The United States, thought by some to have never known nationalism, was now said to be beyond nationalism. A politics of identity replaced a politics of nationality. In the end, they weren’t very different from each other. Nor did identity politics dedicate a new generation of intellectuals to the study of the nation or a new generation of Americans to a broader understanding of Americanism.

If the USA isn’t a nation-state, and as such can’t have a nationalism, then the space left empty by the absence of nationalism might be filled by a divisive and bitter “identity politics.” Nationalism provides a narrative. Identity politics provides no narrative, or rather provides only a narrative of sins and grievances: there is no forgiveness in the narratives provided by identity politics.

Jill Lepore goes on to say that if a healthy patriotism is absent, then identity politics will provide only a “history that can’t find a source of inspiration in the nation’s past and therefore can’t really plot a path forward to power.”
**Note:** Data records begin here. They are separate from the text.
$ cat src/rtl/aes_core_sched.sv
// ---------------------------------------------------------------------------
// aes_core_sched
// Arbitrates two requesters onto one shared AES core. One job is in flight at
// a time: accept (round-robin), load the core, wait for completion with a
// timeout, then hold the result until the granted requester takes it.
//
// State table
//   state   | meaning
//   IDLE    | no job; accept a request from either requester
//   LOAD    | one-cycle load strobe to the core
//   WAIT    | waiting for core_done, counting toward TIMEOUT
//   RESP    | result held on rsp_data until the granted requester takes it
//
// Ports
//   clk, rst                     clock, synchronous active-low reset
//   reqN_valid/ready/key/text    job request handshake and payload, N=0,1
//   rspN_valid/ready, rsp_data   result handshake (rsp_data shared)
//   core_ld/key/text_in          load strobe and operands to the core
//   core_done/text_out           completion pulse and ciphertext from core
//   busy, err_timeout, job_cnt   status: not idle, abandon pulse, completions
// ---------------------------------------------------------------------------
module aes_core_sched #(
    parameter int TIMEOUT = 31
) (
    input  logic         clk,
    input  logic         rst,
    input  logic         req0_valid,
    input  logic         req1_valid,
    output logic         req0_ready,
    output logic         req1_ready,
    input  logic [127:0] req0_key,
    input  logic [127:0] req1_key,
    input  logic [127:0] req0_text,
    input  logic [127:0] req1_text,
    output logic         rsp0_valid,
    output logic         rsp1_valid,
    input  logic         rsp0_ready,
    input  logic         rsp1_ready,
    output logic [127:0] rsp_data,
    output logic         core_ld,
    output logic [127:0] core_key,
    output logic [127:0] core_text_in,
    input  logic         core_done,
    input  logic [127:0] core_text_out,
    output logic         busy,
    output logic         err_timeout,
    output logic [15:0]  job_cnt
);

    localparam int            CW     = (TIMEOUT < 2) ? 1 : $clog2(TIMEOUT + 1);
    localparam logic [CW-1:0] TO_VAL = CW'(TIMEOUT);

    typedef enum logic [1:0] {
        ST_IDLE,
        ST_LOAD,
        ST_WAIT,
        ST_RESP
    } state_t;

    state_t        r_state;
    state_t        w_next;
    logic          r_last;      // requester granted most recently
    logic          r_grant;     // requester owning the in-flight job
    logic [CW-1:0] r_wait_cnt;
    logic [127:0]  r_key;
    logic [127:0]  r_text;
    logic [127:0]  r_rsp;
    logic [15:0]   r_job_cnt;

    logic          w_gnt;
    logic          w_accept;
    logic          w_done;
    logic          w_rsp_take;

    always_comb begin
        w_next      = r_state;
        req0_ready  = 1'b0;
        req1_ready  = 1'b0;
        rsp0_valid  = 1'b0;
        rsp1_valid  = 1'b0;
        core_ld     = 1'b0;
        err_timeout = 1'b0;
        w_accept    = 1'b0;
        w_done      = 1'b0;
        w_rsp_take  = 1'b0;
        // On a tie the requester not served last wins; otherwise whoever asks.
        w_gnt       = (req0_valid && req1_valid) ? ~r_last : req1_valid;

        case (r_state)
            ST_IDLE: begin
                // No accept during reset: the job would be dropped anyway.
                if ((req0_valid || req1_valid) && rst) begin
                    w_accept   = 1'b1;
                    req0_ready = ~w_gnt;
                    req1_ready = w_gnt;
                    w_next     = ST_LOAD;
                end
            end
            ST_LOAD: begin
                core_ld = 1'b1;
                w_next  = ST_WAIT;
            end
            ST_WAIT: begin
                // Completion takes priority over timeout in the final cycle.
                if (core_done) begin
                    w_done = 1'b1;
                    w_next = ST_RESP;
                end else if (r_wait_cnt == TO_VAL) begin
                    err_timeout = 1'b1;
                    w_next      = ST_IDLE;
                end
            end
            ST_RESP: begin
                rsp0_valid = ~r_grant;
                rsp1_valid = r_grant;
                w_rsp_take = r_grant ? rsp1_ready : rsp0_ready;
                if (w_rsp_take) begin
                    w_next = ST_IDLE;
                end
            end
            default: w_next = ST_IDLE;
        endcase
    end

    always_ff @(posedge clk) begin
        if (!rst) begin
            r_state    <= ST_IDLE;
            r_last     <= 1'b1;
            r_grant    <= 1'b0;
            r_wait_cnt <= '0;
            r_key      <= '0;
            r_text     <= '0;
            r_rsp      <= '0;
            r_job_cnt  <= '0;
        end else begin
            r_state <= w_next;

            if (w_accept) begin
                r_grant <= w_gnt;
                r_key   <= w_gnt ? req1_key  : req0_key;
                r_text  <= w_gnt ? req1_text : req0_text;
            end

            if (r_state == ST_LOAD) begin
                r_wait_cnt <= '0;
            end else if (r_state == ST_WAIT) begin
                r_wait_cnt <= r_wait_cnt + CW'(1);
            end

            if (w_done) begin
                r_rsp <= core_text_out;
            end

            // Abandoned and completed jobs both count as a served turn.
            if (err_timeout || w_rsp_take) begin
                r_last <= r_grant;
            end

            if (w_rsp_take) begin
                r_job_cnt <= r_job_cnt + 16'd1;
            end
        end
    end

    assign core_key     = r_key;
    assign core_text_in = r_text;
    assign rsp_data     = r_rsp;
    assign job_cnt      = r_job_cnt;
    assign busy         = (r_state != ST_IDLE);

endmodule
The confused and confusing discussions about nationalism arise because there are two different types of nationalism: On the one hand, there’s a violent and warlike nationalism which demands the supremacy of the nation-state. On the other hand, there’s a peaceful and diplomatic nationalism which teaches the individual to appreciate her or his own nation and have affection for it, which in turn leads to appreciation for other nations and a diplomatic desire for peace.

Clearly, the belligerent version of nationalism is to be avoided, but in the absence of the healthy patriotism which is the desirable form of nationalism, something quite dangerous can emerge.